The Huawei-owned brand has taken to wraps of its latest smartphone, the Honor 7, as well as teasing a mystery first wearable device called the Honor Band Zero (pictured below).
The latter came courtesy of a tweet sent out by the company’s account reading: “#Honor’s smart wearable device that embodies a minamalistic design, that’s #HonorBandZero. #HuaweiFacts”.
However the company was much more forgiving about the Honor 7 smartphone, which is the successor to the Honor 6+, and features some much-improved hardware.
This includes a CPU packing in four Cortex A53 cores, one set of which is clocked at 2.2GHz, with the others at 1.5 GHz, along with a Mali T628 GPU and 3GB of RAM.

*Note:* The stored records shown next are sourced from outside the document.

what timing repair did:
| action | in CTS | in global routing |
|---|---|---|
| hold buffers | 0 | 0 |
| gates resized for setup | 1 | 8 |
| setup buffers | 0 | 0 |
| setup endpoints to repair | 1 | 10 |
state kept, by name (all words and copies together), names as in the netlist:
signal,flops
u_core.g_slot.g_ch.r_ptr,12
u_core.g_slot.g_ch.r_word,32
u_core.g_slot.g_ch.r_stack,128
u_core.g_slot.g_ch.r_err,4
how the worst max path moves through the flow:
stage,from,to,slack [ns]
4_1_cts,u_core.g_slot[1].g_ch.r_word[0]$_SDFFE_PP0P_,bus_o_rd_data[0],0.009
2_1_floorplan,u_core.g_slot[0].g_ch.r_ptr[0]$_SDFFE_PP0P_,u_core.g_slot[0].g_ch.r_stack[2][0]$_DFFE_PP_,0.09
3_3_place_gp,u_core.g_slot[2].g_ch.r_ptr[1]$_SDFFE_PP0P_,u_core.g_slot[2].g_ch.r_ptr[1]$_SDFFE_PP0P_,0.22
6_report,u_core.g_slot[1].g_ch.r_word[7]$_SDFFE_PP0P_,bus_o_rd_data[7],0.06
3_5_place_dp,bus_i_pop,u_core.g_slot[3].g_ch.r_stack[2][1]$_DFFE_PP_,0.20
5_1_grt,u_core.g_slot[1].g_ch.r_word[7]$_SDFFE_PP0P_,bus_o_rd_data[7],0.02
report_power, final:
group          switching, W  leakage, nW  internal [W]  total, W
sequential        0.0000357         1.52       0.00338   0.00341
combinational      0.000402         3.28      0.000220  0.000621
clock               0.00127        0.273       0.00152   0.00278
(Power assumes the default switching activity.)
**src/rtl/pipeline_hazard_ctrl.sv**
```systemverilog
// Pipeline control for the five-stage ARM core: RAW hazard detection, branch flush,
// SRAM wait-state sequencing and saturating stall/flush performance counters.
module pipeline_hazard_ctrl #(
    parameter bit FWD_EN = 1'b1,
    parameter int CNT_W  = 16
) (
    input  logic             clk,
    input  logic             rst,
    input  logic [3:0]       id_src1,
    input  logic             id_src1_valid,
    input  logic [3:0]       id_src2,
    input  logic             id_two_src,
    input  logic [3:0]       exe_dest,
    input  logic             exe_wb_en,
    input  logic             exe_mem_r_en,
    input  logic [3:0]       mem_dest,
    input  logic             mem_wb_en,
    input  logic             branch_taken,
    input  logic             mem_req,
    input  logic             sram_ready,
    input  logic             clr_cnt,
    output logic             freeze_if,
    output logic             flush_if,
    output logic             flush_id,
    output logic             freeze_all,
    output logic [CNT_W-1:0] stall_cnt,
    output logic [CNT_W-1:0] flush_cnt
);

    typedef enum logic [1:0] {
        S_IDLE = 2'd0,
        S_WAIT = 2'd1,
        S_DONE = 2'd2
    } sram_state_e;

    sram_state_e      state_q, state_d;
    logic [CNT_W-1:0] stall_cnt_q, stall_cnt_d;
    logic [CNT_W-1:0] flush_cnt_q, flush_cnt_d;

    logic match_exe;
    logic match_mem;
    logic hazard;
    logic sram_stall;

    // Does the ID instruction read the register written by the given stage?
    assign match_exe = (id_src1_valid & (id_src1 == exe_dest)) |
                       (id_two_src    & (id_src2 == exe_dest));
    assign match_mem = (id_src1_valid & (id_src1 == mem_dest)) |
                       (id_two_src    & (id_src2 == mem_dest));

    always_comb begin
        if (FWD_EN) begin
            hazard = exe_wb_en & exe_mem_r_en & match_exe;
        end else begin
            hazard = (exe_wb_en & match_exe) | (mem_wb_en & match_mem);
        end
    end

    assign sram_stall = ((state_q == S_IDLE) & mem_req & ~sram_ready) |
                        ((state_q == S_WAIT) & ~sram_ready);

    // DONE deliberately ignores mem_req: the completed instruction is still in MEM.
    always_comb begin
        // NOTE: every combinational output gets a default first so no latch is inferred.
        state_d = state_q;
        case (state_q)
            S_IDLE: if (mem_req) state_d = sram_ready ? S_DONE : S_WAIT;
            S_WAIT: if (sram_ready) state_d = S_DONE;
            S_DONE: state_d = S_IDLE;
            default: state_d = S_IDLE;
        endcase
    end

    // Freeze beats branch (the branch waits in the frozen EXE register); branch beats
    // hazard because the dependent ID instruction is discarded anyway.
    always_comb begin
        freeze_all = 1'b0;
        freeze_if  = 1'b0;
        flush_if   = 1'b0;
        flush_id   = 1'b0;
        if (!rst) begin
            if (sram_stall) begin
                freeze_all = 1'b1;
                freeze_if  = 1'b1;
            end else if (branch_taken) begin
                flush_if = 1'b1;
                flush_id = 1'b1;
            end else if (hazard) begin
                freeze_if = 1'b1;
                flush_id  = 1'b1;
            end
        end
    end

    always_comb begin
        stall_cnt_d = stall_cnt_q;
        flush_cnt_d = flush_cnt_q;
        if (clr_cnt) begin
            stall_cnt_d = '0;
            flush_cnt_d = '0;
        end else begin
            if (freeze_if && !(&stall_cnt_q)) stall_cnt_d = stall_cnt_q + CNT_W'(1);
            if (flush_if && !(&flush_cnt_q))  flush_cnt_d = flush_cnt_q + CNT_W'(1);
        end
    end

    // NOTE: sequential state uses non-blocking assignments so all flops update together.
    always_ff @(posedge clk or posedge rst) begin
        if (rst) begin
            state_q     <= S_IDLE;
            stall_cnt_q <= '0;
            flush_cnt_q <= '0;
        end else begin
            state_q     <= state_d;
            stall_cnt_q <= stall_cnt_d;
            flush_cnt_q <= flush_cnt_d;
        end
    end

    assign stall_cnt = stall_cnt_q;
    assign flush_cnt = flush_cnt_q;

endmodule

```
<file path="src/rtl/wb_arbiter_pkg.sv">
// Shared types and defaults for the writeback arbiter.
// Optional feature macro: WB_BYPASS_EN (enables the decode bypass lookup).
package wb_arbiter_pkg;

    localparam int WB_WIDTH   = 32;
    localparam int WB_R_WIDTH = 5;
    localparam int WB_DEPTH   = 4;

    // Which element of the pending set loads the output register this cycle.
    typedef enum logic [1:0] {
        SRC_NONE,
        SRC_QUEUE,
        SRC_PIPE,
        SRC_MC
    } wb_src_e;

    // Width needed to hold an occupancy of 0..depth.
    function automatic int cnt_w(input int depth);
        return $clog2(depth + 1);
    endfunction

endpackage

</file>
<file path="src/rtl/wb_fifo.sv">
// Ordered pending-write queue: entry 0 is always the oldest.
// Accepts up to two pushes (a before b) and one pop per cycle; the pop
// is applied first so pushes land behind the surviving entries.
module wb_fifo
    import wb_arbiter_pkg::*;
#(
    parameter int EW    = 37,
    parameter int DEPTH = 4,
    localparam int CW   = cnt_w(DEPTH)
) (
    input  logic                       clk_i,
    input  logic                       rst_n_i,
    input  logic                       pop,
    input  logic                       push_a,
    input  logic [EW-1:0]              data_a,
    input  logic                       push_b,
    input  logic [EW-1:0]              data_b,
    output logic [CW-1:0]              count,
    output logic [DEPTH-1:0]           valid,
    output logic [DEPTH-1:0][EW-1:0]   entries
);

    localparam int IW = (DEPTH > 1) ? $clog2(DEPTH) : 1;

    logic [DEPTH-1:0][EW-1:0] mem, mem_nxt;
    logic [CW-1:0]            cnt, cnt_nxt;

    // Next queue contents: shift out the head, then append pushes in order.
    always_comb begin
        mem_nxt = mem;
        cnt_nxt = cnt;
        if (pop && cnt != '0) begin
            for (int i = 0; i < DEPTH - 1; i++) mem_nxt[i] = mem[i+1];
            mem_nxt[DEPTH-1] = '0;
            cnt_nxt = cnt - CW'(1);
        end
        if (push_a && cnt_nxt < CW'(DEPTH)) begin
            mem_nxt[cnt_nxt[IW-1:0]] = data_a;
            cnt_nxt = cnt_nxt + CW'(1);
        end
        if (push_b && cnt_nxt < CW'(DEPTH)) begin
            mem_nxt[cnt_nxt[IW-1:0]] = data_b;
            cnt_nxt = cnt_nxt + CW'(1);
        end
    end

    // Queue state; reset drops everything pending.
    always_ff @(posedge clk_i or negedge rst_n_i) begin
        if (!rst_n_i) begin
            mem <= '0;
            cnt <= '0;
        end else begin
            mem <= mem_nxt;
            cnt <= cnt_nxt;
        end
    end

    // Occupancy as per-entry valid bits for the bypass search.
    always_comb begin
        valid = '0;
        for (int i = 0; i < DEPTH; i++) valid[i] = CW'(i) < cnt;
    end

    assign count   = cnt;
    assign entries = mem;

endmodule

</file>
<file path="src/rtl/wb_arbiter.sv">
// Writeback arbiter: merges pipeline and multicycle results onto the single
// regfile write port through an ordered pending queue; r0 writes are dropped.
// Optional feature macro: WB_BYPASS_EN (bypass lookup for decode forwarding).
module wb_arbiter
    import wb_arbiter_pkg::*;
#(
    parameter int WIDTH   = WB_WIDTH,
    parameter int R_WIDTH = WB_R_WIDTH,
    parameter int DEPTH   = WB_DEPTH
) (
    input  logic               clk_i,
    input  logic               rst_n_i,
    input  logic               pipe_valid_d,
    input  logic [R_WIDTH-1:0] pipe_addr_d,
    input  logic [WIDTH-1:0]   pipe_data_d,
    input  logic               mc_valid_d,
    output logic               mc_ready_q,
    input  logic [R_WIDTH-1:0] mc_addr_d,
    input  logic [WIDTH-1:0]   mc_data_d,
    output logic               write_q,
    output logic [R_WIDTH-1:0] write_addr_q,
    output logic [WIDTH-1:0]   write_data_q,
    input  logic [R_WIDTH-1:0] query_addr_d,
    output logic               pending_hit_q,
    output logic [WIDTH-1:0]   pending_data_q
);

    localparam int EW = R_WIDTH + WIDTH;
    localparam int CW = cnt_w(DEPTH);
    localparam logic [CW-1:0] READY_MAX = CW'(DEPTH - 1);

    logic [CW-1:0]            q_count;
    logic [DEPTH-1:0]         q_valid;
    logic [DEPTH-1:0][EW-1:0] q_entries;

    logic          pipe_ok, mc_ok;
    logic          pop, push_a, push_b;
    logic [EW-1:0] data_a, data_b;
    wb_src_e       src;

    // One slot is always kept free for the pipeline, which cannot stall.
    assign mc_ready_q = q_count < READY_MAX;
    assign pipe_ok    = pipe_valid_d && pipe_addr_d != '0;
    assign mc_ok      = mc_valid_d && mc_ready_q && mc_addr_d != '0;

    // Oldest pending element goes to the output; the rest queue up behind.
    always_comb begin
        src    = SRC_NONE;
        pop    = 1'b0;
        push_a = 1'b0;
        push_b = 1'b0;
        data_a = {pipe_addr_d, pipe_data_d};
        data_b = {mc_addr_d, mc_data_d};
        if (q_count != '0) begin
            src    = SRC_QUEUE;
            pop    = 1'b1;
            push_a = pipe_ok;
            push_b = mc_ok;
        end else if (pipe_ok) begin
            src    = SRC_PIPE;
            push_a = mc_ok;
            data_a = {mc_addr_d, mc_data_d};
        end else if (mc_ok) begin
            src = SRC_MC;
        end
    end

    wb_fifo #(.EW(EW), .DEPTH(DEPTH)) u_fifo (
        .clk_i   (clk_i),
        .rst_n_i (rst_n_i),
        .pop     (pop),
        .push_a  (push_a),
        .data_a  (data_a),
        .push_b  (push_b),
        .data_b  (data_b),
        .count   (q_count),
        .valid   (q_valid),
        .entries (q_entries)
    );

    // Registered regfile write port; addr/data hold when idle.
    always_ff @(posedge clk_i or negedge rst_n_i) begin
        if (!rst_n_i) begin
            write_q      <= 1'b0;
            write_addr_q <= '0;
            write_data_q <= '0;
        end else begin
            write_q <= src != SRC_NONE;
            case (src)
                SRC_QUEUE: {write_addr_q, write_data_q} <= q_entries[0];
                SRC_PIPE:  {write_addr_q, write_data_q} <= {pipe_addr_d, pipe_data_d};
                SRC_MC:    {write_addr_q, write_data_q} <= {mc_addr_d, mc_data_d};
                default:   ;
            endcase
        end
    end

`ifdef WB_BYPASS_EN
    // Youngest match wins: output register is oldest, then queue in order.
    always_comb begin
        pending_hit_q  = 1'b0;
        pending_data_q = '0;
        if (query_addr_d != '0) begin
            if (write_q && write_addr_q == query_addr_d) begin
                pending_hit_q  = 1'b1;
                pending_data_q = write_data_q;
            end
            for (int i = 0; i < DEPTH; i++) begin
                if (q_valid[i] && q_entries[i][EW-1 -: R_WIDTH] == query_addr_d) begin
                    pending_hit_q  = 1'b1;
                    pending_data_q = q_entries[i][WIDTH-1:0];
                end
            end
        end
    end
`else
    // No forwarding: decode relies on its scoreboard.
    logic unused_bypass;
    assign unused_bypass  = ^{query_addr_d, q_valid, q_entries};
    assign pending_hit_q  = 1'b0;
    assign pending_data_q = '0;
`endif

endmodule

</file>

The screen is slightly smaller than the 6+, measuring in at 5.2in compared to its older brother’s 5.5in, but the Honor 7 will come with a gesture-sensitive fingerprint scanner on its rear panel, meaning users will be able to interact with the device without touching the screen.
This includes unlocking the device, as well as authorising mobile payments and controlling the notification panel and 21MP rear camera.
Software-wise, the Honor 7 will run Huwai’s own Emotion UI on top of Android Lollipop, and will also support Bluetooth 4.0 and LTE networks.
So far only a Chinese release date has been announced, where three versions of the device will go on sale on July 7 starting from 1999 yuan (£206) for the basic 16GB LTE-enabled edition.
However we’re sure that given the enthusiastic reception for the company’s past devices, the Honor 7 will arrive in the UK soon.